→ **Assigned task**
Please report every line in the material below where the word "cycle" is found.

→ **Given data**
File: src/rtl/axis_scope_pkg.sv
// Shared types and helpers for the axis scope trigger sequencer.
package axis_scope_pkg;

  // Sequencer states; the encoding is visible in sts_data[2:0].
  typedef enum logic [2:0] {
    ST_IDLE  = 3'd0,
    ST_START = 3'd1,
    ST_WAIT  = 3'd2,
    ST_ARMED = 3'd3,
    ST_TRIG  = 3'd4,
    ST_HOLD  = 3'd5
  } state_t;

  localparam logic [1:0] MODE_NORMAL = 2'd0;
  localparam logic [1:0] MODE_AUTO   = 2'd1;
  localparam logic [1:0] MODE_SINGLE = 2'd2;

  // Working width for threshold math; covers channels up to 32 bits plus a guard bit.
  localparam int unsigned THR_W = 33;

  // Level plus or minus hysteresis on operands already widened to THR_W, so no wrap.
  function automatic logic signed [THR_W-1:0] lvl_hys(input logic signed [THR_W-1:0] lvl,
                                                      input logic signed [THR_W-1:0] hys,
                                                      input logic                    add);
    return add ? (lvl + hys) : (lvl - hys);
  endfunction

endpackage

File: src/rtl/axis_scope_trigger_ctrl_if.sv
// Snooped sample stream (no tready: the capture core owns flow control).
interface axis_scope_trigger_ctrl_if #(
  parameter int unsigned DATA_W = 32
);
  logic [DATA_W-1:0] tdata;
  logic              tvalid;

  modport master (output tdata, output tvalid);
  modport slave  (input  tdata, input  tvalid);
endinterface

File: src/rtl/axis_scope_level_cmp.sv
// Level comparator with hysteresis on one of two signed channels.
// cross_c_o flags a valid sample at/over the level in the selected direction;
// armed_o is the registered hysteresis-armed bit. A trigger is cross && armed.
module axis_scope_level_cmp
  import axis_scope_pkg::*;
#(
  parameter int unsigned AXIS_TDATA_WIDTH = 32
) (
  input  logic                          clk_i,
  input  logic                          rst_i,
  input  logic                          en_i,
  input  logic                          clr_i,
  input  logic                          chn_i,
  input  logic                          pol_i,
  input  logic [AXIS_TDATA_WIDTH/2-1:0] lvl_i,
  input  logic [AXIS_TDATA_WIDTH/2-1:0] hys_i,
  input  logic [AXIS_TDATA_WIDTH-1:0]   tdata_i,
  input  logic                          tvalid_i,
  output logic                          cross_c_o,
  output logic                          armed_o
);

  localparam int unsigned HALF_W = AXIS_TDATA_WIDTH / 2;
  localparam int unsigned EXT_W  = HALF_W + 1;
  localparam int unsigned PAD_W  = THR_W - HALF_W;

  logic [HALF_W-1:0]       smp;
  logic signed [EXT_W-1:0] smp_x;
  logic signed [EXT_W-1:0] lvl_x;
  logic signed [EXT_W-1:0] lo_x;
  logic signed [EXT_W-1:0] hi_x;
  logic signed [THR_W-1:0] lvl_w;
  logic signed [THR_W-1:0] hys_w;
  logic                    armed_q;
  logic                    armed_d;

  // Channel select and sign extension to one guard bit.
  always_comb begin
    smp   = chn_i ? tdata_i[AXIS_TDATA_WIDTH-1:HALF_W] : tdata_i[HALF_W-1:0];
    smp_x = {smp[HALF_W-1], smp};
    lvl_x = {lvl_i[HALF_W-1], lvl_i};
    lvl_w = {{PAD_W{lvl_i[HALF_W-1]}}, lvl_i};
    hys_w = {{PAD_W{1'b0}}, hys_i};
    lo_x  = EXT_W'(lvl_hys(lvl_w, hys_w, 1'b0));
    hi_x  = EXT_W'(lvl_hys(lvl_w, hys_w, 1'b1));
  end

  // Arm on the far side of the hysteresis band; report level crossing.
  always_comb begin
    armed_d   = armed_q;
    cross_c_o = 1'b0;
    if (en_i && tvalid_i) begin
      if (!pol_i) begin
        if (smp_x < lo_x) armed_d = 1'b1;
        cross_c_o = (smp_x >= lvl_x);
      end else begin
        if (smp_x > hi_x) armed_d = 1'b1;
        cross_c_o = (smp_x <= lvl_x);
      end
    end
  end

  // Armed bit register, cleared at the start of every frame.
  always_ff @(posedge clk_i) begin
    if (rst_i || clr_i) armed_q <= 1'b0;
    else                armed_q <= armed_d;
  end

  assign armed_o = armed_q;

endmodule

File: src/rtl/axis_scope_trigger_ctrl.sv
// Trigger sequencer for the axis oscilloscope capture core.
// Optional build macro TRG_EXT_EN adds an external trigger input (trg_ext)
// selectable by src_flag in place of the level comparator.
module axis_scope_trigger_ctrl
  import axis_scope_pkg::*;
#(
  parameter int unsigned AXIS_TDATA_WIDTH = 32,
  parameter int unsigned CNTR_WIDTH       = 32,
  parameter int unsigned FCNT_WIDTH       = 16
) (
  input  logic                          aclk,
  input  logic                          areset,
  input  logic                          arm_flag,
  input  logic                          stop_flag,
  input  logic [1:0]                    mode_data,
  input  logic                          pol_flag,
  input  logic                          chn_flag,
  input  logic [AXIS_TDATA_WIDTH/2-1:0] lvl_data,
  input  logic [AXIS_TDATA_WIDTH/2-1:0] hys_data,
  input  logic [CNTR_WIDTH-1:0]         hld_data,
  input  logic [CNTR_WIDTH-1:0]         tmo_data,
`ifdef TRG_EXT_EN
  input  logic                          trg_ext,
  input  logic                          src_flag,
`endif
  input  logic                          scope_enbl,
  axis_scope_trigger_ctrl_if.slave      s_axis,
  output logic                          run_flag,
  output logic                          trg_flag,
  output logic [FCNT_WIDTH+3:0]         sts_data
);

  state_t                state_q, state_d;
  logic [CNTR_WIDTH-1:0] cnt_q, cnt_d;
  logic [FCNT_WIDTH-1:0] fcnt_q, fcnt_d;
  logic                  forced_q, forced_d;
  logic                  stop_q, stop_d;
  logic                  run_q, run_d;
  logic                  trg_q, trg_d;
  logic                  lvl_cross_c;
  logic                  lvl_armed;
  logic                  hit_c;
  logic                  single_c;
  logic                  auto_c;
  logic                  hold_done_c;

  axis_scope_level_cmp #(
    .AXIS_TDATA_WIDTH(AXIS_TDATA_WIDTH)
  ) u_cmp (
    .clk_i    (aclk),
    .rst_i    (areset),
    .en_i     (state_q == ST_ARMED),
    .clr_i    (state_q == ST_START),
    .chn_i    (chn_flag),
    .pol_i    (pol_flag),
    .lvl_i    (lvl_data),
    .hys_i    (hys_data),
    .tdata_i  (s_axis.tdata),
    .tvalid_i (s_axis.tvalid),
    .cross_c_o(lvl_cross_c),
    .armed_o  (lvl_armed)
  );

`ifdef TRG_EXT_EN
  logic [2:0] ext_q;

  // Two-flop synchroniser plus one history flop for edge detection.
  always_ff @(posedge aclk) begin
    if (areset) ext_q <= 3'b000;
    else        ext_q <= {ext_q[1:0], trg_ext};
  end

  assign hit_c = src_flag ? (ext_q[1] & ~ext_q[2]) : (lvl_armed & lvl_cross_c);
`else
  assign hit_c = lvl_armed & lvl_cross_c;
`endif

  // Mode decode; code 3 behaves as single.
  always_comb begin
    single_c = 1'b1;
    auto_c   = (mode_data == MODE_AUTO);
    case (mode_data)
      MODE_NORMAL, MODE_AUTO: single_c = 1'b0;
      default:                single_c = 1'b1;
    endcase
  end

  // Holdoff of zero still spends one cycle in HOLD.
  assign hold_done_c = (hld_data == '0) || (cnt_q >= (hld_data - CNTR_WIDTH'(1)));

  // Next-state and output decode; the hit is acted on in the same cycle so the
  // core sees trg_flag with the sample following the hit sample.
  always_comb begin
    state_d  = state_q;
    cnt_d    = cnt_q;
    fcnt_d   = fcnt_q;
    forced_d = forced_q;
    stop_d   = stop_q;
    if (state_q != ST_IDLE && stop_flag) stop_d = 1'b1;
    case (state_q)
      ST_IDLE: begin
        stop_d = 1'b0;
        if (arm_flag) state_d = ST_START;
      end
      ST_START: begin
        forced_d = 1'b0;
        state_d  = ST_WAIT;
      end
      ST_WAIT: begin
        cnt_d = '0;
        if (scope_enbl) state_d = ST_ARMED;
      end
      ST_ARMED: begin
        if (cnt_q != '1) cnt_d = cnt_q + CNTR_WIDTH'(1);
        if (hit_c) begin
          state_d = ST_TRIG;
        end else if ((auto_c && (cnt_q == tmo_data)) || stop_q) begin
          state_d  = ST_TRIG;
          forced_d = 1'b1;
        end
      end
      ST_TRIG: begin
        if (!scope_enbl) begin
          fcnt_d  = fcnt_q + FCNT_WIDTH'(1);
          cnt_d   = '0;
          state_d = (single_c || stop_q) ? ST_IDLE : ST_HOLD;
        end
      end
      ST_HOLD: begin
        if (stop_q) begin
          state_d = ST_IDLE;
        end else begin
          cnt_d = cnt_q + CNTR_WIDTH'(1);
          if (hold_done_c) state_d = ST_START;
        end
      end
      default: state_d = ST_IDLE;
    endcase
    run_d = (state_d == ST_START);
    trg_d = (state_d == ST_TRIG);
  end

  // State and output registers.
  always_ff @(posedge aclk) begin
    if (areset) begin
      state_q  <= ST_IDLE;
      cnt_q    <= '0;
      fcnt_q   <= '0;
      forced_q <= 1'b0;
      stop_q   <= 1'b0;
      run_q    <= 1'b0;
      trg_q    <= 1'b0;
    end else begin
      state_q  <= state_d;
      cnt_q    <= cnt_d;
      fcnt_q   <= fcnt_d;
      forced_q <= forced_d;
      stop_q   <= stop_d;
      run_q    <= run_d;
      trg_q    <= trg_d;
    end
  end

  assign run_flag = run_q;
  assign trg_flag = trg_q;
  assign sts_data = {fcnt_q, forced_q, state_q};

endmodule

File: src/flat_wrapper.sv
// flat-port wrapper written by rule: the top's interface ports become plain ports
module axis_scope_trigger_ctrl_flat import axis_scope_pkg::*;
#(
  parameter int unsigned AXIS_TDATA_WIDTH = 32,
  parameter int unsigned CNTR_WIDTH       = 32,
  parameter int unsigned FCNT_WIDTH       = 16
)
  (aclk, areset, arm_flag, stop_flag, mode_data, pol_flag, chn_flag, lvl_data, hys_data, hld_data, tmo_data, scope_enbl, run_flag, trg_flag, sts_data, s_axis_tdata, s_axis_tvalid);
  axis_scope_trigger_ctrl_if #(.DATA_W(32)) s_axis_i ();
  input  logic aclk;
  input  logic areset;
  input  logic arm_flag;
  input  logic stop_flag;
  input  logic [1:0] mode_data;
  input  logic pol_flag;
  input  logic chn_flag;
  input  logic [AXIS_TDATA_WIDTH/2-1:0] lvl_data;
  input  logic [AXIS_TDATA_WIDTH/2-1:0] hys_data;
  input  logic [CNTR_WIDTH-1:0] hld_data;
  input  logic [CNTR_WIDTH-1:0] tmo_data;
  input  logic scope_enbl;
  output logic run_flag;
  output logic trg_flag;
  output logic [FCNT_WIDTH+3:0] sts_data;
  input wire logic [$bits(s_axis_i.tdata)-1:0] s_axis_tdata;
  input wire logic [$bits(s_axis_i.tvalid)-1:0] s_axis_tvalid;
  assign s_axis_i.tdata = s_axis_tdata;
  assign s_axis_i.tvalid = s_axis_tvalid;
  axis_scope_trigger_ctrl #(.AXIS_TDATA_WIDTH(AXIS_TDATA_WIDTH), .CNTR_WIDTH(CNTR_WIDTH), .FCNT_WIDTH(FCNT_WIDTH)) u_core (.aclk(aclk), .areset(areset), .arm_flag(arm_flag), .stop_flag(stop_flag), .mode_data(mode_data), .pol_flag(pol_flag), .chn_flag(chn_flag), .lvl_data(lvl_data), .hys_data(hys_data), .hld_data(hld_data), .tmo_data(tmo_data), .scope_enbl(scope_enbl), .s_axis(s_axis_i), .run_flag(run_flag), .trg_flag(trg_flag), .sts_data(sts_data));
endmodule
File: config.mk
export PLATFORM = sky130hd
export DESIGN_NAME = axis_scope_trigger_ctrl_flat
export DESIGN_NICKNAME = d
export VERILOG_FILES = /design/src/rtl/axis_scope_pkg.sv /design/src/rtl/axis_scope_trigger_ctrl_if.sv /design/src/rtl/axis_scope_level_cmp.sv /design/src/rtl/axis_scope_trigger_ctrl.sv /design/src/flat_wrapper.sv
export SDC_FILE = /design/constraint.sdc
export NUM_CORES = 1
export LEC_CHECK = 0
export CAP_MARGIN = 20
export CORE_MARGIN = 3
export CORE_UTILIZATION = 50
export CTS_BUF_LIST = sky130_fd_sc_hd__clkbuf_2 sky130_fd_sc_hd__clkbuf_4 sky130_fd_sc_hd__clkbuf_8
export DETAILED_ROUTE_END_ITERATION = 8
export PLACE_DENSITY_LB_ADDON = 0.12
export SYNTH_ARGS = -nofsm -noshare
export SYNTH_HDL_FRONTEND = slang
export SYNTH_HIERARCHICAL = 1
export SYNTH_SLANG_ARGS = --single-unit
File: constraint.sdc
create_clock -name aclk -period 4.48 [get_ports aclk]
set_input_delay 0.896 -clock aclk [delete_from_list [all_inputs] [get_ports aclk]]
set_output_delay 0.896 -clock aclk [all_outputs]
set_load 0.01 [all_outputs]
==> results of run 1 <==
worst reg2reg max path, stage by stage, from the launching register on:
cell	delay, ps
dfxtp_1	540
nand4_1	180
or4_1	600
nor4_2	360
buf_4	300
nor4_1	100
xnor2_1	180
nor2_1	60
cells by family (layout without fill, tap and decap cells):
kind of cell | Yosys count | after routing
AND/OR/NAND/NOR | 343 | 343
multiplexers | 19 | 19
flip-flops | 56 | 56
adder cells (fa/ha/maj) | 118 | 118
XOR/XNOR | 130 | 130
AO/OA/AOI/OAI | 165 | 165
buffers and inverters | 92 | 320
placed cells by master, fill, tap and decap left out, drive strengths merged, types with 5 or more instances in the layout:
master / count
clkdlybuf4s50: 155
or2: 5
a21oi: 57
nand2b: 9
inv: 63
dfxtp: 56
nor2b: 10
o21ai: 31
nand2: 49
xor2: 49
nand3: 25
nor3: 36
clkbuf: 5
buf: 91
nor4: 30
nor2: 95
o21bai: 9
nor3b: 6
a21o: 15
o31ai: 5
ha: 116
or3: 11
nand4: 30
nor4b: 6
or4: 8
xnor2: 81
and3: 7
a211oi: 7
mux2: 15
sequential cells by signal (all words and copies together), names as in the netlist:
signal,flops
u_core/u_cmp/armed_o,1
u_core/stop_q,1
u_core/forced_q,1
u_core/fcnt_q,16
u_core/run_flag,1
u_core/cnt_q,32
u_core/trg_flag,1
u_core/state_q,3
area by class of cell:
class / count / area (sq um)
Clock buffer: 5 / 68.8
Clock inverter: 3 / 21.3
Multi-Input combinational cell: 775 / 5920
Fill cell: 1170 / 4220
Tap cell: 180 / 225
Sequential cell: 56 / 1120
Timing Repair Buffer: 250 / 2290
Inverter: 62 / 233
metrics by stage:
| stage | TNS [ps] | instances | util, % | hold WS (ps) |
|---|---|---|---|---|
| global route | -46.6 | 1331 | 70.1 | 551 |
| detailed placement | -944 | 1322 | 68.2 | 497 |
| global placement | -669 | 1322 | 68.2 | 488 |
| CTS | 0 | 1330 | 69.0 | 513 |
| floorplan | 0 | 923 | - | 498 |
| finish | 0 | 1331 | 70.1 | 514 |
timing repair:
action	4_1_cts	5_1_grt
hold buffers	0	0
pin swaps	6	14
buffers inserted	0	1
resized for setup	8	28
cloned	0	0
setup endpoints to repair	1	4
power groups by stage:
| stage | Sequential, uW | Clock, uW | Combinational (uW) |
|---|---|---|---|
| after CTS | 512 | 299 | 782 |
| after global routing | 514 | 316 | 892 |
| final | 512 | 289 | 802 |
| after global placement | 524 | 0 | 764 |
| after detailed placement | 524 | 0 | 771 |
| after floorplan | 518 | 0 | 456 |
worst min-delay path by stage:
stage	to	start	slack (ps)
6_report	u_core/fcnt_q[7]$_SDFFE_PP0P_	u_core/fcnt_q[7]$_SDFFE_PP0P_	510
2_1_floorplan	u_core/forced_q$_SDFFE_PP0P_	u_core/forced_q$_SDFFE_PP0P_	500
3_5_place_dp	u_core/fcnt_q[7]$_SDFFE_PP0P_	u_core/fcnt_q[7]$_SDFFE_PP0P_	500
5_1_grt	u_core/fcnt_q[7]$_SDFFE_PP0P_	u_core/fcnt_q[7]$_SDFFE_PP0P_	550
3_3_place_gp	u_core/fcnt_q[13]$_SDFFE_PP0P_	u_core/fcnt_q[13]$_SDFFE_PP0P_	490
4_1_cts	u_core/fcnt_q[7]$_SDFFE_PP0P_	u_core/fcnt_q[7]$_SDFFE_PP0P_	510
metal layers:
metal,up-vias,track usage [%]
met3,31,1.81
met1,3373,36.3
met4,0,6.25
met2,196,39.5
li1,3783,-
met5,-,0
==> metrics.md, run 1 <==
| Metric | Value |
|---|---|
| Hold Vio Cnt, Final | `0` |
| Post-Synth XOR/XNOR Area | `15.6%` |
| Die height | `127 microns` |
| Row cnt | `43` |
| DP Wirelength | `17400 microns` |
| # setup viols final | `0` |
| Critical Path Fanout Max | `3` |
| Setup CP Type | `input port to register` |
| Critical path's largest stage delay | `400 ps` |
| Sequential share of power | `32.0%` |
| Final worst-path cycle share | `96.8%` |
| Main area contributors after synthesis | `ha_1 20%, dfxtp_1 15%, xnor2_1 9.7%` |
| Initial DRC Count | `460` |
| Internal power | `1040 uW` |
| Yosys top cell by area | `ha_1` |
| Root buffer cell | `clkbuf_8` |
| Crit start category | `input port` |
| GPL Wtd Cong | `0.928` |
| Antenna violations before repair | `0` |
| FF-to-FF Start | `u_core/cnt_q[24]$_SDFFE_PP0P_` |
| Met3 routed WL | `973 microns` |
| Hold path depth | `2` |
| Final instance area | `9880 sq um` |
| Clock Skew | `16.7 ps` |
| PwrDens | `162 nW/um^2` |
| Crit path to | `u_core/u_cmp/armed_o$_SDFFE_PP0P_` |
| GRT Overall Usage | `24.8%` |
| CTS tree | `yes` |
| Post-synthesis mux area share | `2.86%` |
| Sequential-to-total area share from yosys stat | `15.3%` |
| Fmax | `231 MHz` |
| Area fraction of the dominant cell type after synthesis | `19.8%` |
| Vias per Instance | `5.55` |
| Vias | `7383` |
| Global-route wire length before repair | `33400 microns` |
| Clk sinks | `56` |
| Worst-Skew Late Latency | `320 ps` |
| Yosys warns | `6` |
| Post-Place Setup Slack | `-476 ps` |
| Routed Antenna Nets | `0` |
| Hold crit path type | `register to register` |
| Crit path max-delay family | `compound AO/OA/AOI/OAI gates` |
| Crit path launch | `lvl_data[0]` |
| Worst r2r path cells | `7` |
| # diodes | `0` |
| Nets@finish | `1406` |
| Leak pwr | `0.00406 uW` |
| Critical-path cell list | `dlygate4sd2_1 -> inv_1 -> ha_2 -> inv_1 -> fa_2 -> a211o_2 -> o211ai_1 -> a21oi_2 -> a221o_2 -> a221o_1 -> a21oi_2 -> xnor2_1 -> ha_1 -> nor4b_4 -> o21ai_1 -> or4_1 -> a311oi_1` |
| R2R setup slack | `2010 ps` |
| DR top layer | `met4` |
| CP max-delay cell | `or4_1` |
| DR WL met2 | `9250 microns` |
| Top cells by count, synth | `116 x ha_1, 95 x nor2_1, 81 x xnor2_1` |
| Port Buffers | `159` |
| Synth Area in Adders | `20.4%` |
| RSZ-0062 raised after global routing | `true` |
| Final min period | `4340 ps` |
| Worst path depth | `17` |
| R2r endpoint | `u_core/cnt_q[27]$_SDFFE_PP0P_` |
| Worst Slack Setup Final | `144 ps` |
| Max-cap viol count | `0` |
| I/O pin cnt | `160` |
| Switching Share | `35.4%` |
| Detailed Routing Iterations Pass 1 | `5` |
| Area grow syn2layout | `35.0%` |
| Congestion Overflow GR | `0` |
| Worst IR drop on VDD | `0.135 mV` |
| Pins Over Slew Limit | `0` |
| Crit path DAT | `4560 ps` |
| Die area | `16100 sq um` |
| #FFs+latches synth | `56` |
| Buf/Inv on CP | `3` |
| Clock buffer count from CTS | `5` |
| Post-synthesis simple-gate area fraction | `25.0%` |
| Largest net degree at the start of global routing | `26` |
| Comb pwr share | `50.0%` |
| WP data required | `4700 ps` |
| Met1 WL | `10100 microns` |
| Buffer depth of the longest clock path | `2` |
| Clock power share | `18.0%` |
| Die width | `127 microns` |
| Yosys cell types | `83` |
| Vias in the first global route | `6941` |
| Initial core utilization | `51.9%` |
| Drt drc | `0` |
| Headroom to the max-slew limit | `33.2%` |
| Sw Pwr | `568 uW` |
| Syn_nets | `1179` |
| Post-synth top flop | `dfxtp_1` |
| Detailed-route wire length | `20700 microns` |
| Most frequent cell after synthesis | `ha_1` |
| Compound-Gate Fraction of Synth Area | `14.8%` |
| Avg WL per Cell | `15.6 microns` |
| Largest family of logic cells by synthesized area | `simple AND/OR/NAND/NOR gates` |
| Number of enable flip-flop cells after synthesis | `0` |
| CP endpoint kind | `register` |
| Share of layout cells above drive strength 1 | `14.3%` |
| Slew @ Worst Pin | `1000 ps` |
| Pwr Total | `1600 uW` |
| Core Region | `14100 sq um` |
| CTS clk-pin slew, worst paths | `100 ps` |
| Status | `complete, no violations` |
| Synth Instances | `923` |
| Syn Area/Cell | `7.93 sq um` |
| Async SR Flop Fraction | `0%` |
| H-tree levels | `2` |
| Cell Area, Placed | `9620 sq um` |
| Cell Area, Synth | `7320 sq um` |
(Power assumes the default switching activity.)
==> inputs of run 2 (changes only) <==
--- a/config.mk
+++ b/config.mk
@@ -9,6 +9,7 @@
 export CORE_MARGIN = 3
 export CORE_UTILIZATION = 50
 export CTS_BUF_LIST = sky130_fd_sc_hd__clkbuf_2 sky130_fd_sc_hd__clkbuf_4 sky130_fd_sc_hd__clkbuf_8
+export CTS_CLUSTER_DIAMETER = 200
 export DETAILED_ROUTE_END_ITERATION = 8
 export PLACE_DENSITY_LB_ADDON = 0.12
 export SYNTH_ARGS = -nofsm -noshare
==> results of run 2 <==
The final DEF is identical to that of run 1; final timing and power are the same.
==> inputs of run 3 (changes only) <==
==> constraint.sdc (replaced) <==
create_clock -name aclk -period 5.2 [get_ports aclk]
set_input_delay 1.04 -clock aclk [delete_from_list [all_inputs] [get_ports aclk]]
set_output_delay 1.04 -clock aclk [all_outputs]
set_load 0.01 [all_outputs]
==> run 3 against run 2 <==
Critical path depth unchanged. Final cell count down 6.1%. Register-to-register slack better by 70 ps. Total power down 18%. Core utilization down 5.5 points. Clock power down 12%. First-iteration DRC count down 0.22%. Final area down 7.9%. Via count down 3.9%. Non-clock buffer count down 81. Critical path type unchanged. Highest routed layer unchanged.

→ **Exercise result**
  // Holdoff of zero still spends one cycle in HOLD.
  // Next-state and output decode; the hit is acted on in the same cycle so the
| Final worst-path cycle share | `96.8%` |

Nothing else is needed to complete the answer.